--- TASK REQUIREMENTS ---
Output only the lines of the entries that follow, starting at the one with "place_inst: 665" and running down to the one with "synthCells: 474", both included and unchanged.

--- SOURCE INFORMATION ---
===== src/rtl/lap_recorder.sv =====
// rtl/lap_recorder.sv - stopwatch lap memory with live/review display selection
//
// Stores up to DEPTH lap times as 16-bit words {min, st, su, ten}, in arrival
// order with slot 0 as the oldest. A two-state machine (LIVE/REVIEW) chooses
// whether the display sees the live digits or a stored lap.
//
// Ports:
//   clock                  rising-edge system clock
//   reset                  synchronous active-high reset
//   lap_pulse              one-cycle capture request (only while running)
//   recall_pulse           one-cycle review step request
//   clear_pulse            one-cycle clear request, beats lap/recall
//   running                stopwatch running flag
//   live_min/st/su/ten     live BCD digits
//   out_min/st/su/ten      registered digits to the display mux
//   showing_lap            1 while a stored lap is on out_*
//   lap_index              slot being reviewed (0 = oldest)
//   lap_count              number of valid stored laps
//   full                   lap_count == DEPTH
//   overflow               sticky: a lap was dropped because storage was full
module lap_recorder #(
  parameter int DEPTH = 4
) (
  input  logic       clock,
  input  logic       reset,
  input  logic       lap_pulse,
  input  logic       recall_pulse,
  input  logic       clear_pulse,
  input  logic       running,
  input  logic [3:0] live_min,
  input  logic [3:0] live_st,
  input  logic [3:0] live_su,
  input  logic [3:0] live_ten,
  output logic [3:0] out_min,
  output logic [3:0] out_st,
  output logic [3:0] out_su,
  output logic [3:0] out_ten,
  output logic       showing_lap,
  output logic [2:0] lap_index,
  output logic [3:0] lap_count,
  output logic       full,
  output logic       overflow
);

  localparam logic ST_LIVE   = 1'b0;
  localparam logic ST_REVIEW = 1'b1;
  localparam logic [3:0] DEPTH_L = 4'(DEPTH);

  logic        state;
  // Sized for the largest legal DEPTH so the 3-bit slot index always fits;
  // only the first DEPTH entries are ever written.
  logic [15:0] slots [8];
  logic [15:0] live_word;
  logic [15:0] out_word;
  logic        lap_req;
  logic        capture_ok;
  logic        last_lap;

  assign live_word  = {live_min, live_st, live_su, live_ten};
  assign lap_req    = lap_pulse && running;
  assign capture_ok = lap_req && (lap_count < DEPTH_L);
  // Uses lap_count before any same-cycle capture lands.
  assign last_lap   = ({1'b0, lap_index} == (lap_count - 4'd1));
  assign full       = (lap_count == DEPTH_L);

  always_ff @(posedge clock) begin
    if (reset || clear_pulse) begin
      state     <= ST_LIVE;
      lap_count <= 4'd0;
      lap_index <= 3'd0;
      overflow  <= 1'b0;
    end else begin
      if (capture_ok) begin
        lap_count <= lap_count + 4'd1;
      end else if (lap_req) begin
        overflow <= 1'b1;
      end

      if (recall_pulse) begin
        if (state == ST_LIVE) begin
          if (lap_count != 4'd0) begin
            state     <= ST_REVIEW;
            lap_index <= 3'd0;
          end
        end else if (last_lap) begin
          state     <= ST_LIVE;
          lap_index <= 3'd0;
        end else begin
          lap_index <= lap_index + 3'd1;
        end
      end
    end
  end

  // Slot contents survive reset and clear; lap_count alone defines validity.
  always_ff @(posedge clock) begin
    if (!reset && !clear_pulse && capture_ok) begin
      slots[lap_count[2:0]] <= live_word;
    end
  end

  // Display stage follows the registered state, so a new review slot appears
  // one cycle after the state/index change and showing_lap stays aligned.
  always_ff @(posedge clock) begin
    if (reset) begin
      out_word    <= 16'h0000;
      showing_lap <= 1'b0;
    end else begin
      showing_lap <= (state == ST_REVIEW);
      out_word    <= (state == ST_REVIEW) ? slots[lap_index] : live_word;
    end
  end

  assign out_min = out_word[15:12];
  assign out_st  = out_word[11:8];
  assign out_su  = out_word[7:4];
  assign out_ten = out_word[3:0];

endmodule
* * *
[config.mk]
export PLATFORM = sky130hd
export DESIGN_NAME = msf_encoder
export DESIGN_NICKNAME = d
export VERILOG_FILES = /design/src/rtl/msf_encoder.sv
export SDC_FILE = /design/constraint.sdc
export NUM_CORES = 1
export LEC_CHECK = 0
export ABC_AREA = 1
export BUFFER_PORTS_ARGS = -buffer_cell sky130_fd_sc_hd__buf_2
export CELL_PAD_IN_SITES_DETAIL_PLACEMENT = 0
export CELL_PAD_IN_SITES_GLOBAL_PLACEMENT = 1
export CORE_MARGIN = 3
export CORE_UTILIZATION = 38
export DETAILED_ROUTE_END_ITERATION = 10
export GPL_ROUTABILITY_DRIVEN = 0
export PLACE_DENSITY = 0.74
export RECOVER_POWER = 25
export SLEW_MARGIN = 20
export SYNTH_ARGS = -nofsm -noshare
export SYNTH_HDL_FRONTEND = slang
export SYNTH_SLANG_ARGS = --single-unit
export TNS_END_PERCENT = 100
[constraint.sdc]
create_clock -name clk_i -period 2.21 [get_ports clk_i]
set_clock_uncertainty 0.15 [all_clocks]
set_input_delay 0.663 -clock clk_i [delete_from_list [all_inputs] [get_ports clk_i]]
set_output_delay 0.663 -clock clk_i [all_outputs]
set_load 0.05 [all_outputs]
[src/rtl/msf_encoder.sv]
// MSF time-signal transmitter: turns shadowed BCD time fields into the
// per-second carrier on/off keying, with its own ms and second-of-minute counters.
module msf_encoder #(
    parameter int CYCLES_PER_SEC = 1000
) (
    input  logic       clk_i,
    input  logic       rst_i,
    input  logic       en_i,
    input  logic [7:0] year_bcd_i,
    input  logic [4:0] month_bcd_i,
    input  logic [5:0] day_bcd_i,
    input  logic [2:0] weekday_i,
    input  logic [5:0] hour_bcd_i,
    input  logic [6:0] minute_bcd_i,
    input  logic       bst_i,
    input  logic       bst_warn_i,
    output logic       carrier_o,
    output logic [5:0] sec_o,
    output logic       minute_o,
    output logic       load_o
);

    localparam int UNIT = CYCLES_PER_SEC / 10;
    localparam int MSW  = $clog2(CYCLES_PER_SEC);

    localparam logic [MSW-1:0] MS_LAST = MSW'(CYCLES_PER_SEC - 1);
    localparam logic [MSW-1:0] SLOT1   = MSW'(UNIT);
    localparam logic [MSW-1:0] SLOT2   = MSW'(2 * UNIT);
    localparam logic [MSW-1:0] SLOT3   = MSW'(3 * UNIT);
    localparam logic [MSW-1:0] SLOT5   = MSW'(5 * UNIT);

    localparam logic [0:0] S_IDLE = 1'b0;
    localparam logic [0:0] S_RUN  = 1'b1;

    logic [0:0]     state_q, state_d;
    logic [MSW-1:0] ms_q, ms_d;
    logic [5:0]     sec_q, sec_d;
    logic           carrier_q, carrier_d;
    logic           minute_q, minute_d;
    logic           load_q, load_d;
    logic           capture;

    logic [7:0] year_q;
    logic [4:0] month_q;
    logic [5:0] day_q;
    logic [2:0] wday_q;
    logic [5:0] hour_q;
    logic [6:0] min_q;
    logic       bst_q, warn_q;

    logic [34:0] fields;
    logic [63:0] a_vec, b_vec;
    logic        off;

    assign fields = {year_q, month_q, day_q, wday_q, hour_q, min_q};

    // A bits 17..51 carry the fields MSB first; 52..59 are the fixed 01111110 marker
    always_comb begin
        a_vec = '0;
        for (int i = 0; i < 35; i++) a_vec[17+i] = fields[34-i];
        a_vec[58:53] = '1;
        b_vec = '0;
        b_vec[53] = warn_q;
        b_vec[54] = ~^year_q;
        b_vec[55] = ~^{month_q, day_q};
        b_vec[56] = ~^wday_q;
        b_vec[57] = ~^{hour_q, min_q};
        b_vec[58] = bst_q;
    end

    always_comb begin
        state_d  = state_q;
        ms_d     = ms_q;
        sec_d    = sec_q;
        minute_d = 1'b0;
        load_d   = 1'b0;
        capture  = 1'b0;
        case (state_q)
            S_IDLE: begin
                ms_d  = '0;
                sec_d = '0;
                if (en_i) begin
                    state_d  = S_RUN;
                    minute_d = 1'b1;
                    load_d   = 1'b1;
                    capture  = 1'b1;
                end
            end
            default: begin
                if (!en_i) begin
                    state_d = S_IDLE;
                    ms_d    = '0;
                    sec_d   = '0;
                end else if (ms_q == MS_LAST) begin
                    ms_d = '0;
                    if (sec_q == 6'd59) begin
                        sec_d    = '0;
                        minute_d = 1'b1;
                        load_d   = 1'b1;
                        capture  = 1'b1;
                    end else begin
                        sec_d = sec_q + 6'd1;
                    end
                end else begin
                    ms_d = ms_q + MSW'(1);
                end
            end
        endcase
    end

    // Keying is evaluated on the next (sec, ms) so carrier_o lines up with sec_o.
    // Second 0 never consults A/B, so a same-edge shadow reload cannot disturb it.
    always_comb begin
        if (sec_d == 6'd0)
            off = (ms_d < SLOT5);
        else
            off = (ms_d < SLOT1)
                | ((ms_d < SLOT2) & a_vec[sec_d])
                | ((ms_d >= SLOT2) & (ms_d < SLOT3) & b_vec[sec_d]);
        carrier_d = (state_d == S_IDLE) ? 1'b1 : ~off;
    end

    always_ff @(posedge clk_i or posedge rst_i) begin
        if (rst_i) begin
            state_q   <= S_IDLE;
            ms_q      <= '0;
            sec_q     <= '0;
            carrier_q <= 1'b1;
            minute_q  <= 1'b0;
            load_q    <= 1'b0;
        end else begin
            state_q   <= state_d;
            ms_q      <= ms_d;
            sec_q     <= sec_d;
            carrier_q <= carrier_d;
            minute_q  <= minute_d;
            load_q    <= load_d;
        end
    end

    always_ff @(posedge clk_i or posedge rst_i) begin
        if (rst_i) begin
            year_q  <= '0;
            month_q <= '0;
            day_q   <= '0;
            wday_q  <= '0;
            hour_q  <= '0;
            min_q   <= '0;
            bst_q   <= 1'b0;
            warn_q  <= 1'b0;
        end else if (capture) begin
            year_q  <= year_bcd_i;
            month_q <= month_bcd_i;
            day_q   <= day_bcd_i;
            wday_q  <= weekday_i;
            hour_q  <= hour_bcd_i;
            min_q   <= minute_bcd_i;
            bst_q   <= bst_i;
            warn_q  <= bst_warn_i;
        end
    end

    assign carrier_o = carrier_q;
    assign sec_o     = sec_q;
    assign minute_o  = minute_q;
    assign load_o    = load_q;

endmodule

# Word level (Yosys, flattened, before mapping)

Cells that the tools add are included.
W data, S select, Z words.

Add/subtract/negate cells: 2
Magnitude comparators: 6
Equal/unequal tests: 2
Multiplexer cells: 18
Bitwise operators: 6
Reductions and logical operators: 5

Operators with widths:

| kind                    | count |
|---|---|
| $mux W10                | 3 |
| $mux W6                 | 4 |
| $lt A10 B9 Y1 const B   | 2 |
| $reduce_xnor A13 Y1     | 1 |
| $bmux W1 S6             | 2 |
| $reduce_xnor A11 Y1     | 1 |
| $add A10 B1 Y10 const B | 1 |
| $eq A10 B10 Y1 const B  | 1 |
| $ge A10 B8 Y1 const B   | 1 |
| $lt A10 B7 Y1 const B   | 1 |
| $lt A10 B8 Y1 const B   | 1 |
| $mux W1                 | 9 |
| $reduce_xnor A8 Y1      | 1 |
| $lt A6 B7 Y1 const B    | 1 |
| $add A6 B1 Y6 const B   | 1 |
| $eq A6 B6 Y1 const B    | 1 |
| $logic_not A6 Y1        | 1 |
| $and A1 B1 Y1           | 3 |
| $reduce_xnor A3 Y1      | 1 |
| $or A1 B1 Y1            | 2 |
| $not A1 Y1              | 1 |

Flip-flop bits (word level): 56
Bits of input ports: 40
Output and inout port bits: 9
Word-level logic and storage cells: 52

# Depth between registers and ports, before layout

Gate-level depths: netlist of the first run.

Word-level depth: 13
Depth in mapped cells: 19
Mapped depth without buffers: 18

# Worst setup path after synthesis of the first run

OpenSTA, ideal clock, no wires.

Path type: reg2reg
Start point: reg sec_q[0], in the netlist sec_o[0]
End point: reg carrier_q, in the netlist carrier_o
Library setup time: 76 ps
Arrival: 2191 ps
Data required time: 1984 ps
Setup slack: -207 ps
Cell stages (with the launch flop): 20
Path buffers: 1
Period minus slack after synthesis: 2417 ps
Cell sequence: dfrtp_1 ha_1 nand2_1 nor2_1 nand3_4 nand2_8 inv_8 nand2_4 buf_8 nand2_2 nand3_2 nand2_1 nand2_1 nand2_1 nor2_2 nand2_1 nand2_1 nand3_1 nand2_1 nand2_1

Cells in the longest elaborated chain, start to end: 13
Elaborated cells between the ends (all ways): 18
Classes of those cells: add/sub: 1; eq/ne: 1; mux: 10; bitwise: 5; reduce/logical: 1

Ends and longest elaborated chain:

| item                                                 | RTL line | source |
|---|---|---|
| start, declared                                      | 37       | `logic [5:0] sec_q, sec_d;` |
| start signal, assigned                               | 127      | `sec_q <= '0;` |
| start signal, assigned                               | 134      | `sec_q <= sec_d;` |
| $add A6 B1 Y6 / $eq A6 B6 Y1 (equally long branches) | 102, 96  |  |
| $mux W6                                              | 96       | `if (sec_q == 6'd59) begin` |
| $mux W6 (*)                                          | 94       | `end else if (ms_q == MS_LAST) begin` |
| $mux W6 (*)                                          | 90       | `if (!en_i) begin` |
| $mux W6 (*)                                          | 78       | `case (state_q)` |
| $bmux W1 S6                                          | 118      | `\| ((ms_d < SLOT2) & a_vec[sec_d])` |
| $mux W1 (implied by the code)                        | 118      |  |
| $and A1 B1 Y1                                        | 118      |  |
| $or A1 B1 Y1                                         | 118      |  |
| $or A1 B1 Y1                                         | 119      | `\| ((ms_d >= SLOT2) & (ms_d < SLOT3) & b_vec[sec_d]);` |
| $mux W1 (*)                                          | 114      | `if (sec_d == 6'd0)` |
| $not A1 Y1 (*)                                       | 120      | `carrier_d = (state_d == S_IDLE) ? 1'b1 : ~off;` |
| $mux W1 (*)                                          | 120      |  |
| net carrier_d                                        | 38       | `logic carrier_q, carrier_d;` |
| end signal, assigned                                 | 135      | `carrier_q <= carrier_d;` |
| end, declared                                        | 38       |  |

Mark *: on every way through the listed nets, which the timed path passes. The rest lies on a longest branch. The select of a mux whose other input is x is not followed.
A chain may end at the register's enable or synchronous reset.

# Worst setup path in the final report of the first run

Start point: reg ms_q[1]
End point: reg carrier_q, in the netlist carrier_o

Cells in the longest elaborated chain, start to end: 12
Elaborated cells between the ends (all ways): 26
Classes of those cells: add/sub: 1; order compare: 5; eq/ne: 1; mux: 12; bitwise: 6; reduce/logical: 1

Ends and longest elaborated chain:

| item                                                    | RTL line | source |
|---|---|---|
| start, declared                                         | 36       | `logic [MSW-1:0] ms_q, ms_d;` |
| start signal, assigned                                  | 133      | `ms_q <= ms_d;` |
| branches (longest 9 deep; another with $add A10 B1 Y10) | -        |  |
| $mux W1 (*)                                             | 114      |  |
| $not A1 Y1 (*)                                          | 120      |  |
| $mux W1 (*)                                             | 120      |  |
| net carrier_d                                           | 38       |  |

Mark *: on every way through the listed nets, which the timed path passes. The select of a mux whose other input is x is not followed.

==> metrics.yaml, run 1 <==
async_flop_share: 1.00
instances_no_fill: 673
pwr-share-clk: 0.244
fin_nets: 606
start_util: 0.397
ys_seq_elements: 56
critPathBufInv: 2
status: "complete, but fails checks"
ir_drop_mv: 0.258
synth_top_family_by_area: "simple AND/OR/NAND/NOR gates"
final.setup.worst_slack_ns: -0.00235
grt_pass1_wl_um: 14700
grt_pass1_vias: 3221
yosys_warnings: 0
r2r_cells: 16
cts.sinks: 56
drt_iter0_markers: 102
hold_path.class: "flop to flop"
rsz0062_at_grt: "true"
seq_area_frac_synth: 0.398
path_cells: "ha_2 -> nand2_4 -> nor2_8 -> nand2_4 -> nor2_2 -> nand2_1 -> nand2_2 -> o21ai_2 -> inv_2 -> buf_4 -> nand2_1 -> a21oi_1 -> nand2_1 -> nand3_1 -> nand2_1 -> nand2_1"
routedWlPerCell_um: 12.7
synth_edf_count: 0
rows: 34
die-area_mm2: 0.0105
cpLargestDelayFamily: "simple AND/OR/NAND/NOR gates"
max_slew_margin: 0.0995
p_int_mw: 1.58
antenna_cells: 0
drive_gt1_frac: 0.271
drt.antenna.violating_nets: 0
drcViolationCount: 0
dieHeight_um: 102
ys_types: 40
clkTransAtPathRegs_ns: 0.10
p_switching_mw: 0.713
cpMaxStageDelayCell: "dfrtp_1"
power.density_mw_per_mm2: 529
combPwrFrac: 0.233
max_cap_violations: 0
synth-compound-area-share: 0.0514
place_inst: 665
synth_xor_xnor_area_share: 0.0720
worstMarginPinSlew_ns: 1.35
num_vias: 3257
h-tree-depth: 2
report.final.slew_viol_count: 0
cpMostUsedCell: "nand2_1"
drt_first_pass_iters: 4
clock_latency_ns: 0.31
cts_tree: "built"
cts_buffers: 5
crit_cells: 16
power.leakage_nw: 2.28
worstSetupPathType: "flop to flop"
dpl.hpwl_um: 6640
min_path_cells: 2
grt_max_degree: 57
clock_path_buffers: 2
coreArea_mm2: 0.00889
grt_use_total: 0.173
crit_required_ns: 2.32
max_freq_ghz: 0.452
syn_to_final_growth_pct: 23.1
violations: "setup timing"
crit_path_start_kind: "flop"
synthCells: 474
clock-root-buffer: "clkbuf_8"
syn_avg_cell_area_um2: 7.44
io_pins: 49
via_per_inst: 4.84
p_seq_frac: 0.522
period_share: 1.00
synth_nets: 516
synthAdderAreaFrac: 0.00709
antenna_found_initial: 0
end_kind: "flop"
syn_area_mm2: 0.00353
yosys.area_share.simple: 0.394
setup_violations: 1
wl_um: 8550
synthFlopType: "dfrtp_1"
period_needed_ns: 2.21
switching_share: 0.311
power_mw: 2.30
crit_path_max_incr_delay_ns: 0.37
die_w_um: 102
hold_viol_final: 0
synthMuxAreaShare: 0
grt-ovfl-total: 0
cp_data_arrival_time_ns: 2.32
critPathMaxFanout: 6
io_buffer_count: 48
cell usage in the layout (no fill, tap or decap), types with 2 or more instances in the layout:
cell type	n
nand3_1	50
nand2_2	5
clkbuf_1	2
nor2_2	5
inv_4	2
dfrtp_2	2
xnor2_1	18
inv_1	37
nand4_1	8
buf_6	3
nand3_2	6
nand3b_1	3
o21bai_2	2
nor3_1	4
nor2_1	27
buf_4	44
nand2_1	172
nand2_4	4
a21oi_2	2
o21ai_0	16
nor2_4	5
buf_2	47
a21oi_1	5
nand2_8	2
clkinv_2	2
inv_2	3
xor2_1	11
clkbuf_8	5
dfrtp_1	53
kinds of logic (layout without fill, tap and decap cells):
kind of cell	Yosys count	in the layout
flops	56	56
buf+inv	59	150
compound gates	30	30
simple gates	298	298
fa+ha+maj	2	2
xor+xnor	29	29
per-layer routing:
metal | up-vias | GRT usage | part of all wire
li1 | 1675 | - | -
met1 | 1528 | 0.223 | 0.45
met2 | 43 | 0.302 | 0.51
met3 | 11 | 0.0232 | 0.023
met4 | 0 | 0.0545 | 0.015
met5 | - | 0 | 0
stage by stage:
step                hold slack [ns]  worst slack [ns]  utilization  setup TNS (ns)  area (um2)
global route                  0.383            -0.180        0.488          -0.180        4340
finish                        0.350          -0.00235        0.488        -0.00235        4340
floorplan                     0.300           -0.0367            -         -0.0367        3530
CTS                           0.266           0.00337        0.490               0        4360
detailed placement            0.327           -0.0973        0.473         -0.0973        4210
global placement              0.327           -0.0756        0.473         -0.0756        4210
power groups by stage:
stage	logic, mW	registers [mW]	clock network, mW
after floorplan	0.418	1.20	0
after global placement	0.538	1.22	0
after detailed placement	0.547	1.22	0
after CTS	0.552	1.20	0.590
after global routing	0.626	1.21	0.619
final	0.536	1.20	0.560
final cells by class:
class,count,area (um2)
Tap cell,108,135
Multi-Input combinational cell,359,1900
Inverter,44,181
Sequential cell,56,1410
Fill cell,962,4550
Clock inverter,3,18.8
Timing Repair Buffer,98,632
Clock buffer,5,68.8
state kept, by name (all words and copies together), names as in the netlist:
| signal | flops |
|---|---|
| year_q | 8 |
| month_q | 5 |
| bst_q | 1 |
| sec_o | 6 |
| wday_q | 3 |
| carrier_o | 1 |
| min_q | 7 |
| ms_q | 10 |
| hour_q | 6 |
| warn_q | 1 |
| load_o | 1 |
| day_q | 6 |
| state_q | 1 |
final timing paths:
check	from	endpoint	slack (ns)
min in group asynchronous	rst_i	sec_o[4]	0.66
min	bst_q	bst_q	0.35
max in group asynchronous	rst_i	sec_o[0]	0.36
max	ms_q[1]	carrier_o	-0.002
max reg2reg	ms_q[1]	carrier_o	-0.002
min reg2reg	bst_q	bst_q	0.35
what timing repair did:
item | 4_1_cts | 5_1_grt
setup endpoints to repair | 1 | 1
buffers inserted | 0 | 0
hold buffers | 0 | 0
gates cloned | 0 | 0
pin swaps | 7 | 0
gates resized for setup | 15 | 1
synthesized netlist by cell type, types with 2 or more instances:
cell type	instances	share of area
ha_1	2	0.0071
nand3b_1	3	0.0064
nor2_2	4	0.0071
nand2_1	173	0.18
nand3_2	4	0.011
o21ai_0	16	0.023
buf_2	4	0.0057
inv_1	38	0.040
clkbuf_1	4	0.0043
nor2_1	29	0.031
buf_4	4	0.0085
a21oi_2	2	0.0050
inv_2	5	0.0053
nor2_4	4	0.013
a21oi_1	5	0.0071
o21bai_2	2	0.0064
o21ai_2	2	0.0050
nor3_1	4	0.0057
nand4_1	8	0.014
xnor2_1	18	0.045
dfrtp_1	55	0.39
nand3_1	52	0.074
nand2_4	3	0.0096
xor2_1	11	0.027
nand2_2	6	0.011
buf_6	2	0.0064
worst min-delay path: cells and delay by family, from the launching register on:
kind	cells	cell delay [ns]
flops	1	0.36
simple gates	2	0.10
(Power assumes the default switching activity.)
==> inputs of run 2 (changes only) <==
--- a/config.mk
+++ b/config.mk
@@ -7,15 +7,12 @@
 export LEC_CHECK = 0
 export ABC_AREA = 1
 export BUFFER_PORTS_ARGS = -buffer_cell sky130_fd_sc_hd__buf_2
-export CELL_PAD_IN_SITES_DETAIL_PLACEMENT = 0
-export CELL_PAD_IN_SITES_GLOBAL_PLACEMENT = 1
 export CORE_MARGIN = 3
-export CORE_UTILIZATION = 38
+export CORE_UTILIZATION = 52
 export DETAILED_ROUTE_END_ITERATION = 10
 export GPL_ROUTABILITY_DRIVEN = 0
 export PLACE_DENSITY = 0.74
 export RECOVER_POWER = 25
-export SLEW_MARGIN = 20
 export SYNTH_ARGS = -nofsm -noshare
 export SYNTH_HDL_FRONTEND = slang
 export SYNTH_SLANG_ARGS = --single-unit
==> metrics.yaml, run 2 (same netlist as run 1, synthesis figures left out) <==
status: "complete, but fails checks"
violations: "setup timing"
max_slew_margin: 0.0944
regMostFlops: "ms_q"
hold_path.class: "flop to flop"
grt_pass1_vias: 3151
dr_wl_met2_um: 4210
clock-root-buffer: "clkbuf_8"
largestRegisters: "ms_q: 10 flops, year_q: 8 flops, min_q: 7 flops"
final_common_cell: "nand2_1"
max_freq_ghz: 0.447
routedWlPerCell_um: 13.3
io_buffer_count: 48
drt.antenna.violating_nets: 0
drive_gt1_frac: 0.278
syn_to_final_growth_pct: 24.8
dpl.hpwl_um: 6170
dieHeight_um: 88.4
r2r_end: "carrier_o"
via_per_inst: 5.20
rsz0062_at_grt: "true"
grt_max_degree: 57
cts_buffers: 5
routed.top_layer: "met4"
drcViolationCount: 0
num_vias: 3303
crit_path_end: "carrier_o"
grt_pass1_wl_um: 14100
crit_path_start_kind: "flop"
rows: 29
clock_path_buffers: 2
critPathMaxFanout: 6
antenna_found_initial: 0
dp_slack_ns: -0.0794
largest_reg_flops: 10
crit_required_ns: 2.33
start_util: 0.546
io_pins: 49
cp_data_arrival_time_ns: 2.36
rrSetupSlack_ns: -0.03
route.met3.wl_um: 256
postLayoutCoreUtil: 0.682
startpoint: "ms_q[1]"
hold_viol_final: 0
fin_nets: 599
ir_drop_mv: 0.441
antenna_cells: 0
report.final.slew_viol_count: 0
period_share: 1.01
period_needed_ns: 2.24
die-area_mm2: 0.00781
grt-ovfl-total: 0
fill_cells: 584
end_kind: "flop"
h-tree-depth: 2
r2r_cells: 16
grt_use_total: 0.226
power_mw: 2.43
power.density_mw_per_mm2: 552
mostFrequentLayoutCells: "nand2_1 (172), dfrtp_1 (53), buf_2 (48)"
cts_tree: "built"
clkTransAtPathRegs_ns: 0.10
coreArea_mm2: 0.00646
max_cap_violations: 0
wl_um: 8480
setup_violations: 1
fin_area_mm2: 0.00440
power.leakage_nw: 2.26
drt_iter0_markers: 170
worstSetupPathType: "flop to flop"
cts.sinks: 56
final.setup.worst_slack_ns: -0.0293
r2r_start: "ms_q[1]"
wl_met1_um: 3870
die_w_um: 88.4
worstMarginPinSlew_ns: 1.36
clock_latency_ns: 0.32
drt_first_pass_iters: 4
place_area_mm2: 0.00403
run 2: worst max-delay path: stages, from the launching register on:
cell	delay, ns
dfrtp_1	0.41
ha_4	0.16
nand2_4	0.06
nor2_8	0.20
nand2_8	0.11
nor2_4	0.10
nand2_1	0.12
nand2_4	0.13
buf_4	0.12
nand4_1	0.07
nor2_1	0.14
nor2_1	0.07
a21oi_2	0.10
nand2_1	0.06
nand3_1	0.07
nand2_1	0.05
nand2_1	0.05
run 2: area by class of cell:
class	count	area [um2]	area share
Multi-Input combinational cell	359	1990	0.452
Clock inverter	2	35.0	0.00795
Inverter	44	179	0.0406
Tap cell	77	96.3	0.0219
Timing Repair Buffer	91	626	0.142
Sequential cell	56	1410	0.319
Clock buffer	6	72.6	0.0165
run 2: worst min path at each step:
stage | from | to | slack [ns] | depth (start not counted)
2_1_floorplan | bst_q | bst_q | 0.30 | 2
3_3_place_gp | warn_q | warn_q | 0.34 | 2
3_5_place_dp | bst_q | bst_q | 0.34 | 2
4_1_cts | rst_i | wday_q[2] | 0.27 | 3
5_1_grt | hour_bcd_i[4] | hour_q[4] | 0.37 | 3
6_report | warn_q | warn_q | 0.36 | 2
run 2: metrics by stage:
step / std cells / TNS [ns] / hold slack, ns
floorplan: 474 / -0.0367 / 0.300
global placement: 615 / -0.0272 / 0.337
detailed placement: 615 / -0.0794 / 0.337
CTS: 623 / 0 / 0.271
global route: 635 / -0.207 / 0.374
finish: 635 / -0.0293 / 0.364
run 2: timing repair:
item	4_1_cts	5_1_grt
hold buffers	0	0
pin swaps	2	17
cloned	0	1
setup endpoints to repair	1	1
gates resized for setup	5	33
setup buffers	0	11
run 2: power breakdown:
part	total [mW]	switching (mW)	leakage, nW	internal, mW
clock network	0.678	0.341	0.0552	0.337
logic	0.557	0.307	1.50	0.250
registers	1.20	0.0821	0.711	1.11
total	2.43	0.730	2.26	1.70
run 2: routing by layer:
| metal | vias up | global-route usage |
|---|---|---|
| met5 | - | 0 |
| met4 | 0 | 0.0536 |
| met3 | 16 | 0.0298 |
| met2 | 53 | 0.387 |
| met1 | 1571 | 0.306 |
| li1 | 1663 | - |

--- RESULT BELOW ---
place_inst: 665
synth_xor_xnor_area_share: 0.0720
worstMarginPinSlew_ns: 1.35
num_vias: 3257
h-tree-depth: 2
report.final.slew_viol_count: 0
cpMostUsedCell: "nand2_1"
drt_first_pass_iters: 4
clock_latency_ns: 0.31
cts_tree: "built"
cts_buffers: 5
crit_cells: 16
power.leakage_nw: 2.28
worstSetupPathType: "flop to flop"
dpl.hpwl_um: 6640
min_path_cells: 2
grt_max_degree: 57
clock_path_buffers: 2
coreArea_mm2: 0.00889
grt_use_total: 0.173
crit_required_ns: 2.32
max_freq_ghz: 0.452
syn_to_final_growth_pct: 23.1
violations: "setup timing"
crit_path_start_kind: "flop"
synthCells: 474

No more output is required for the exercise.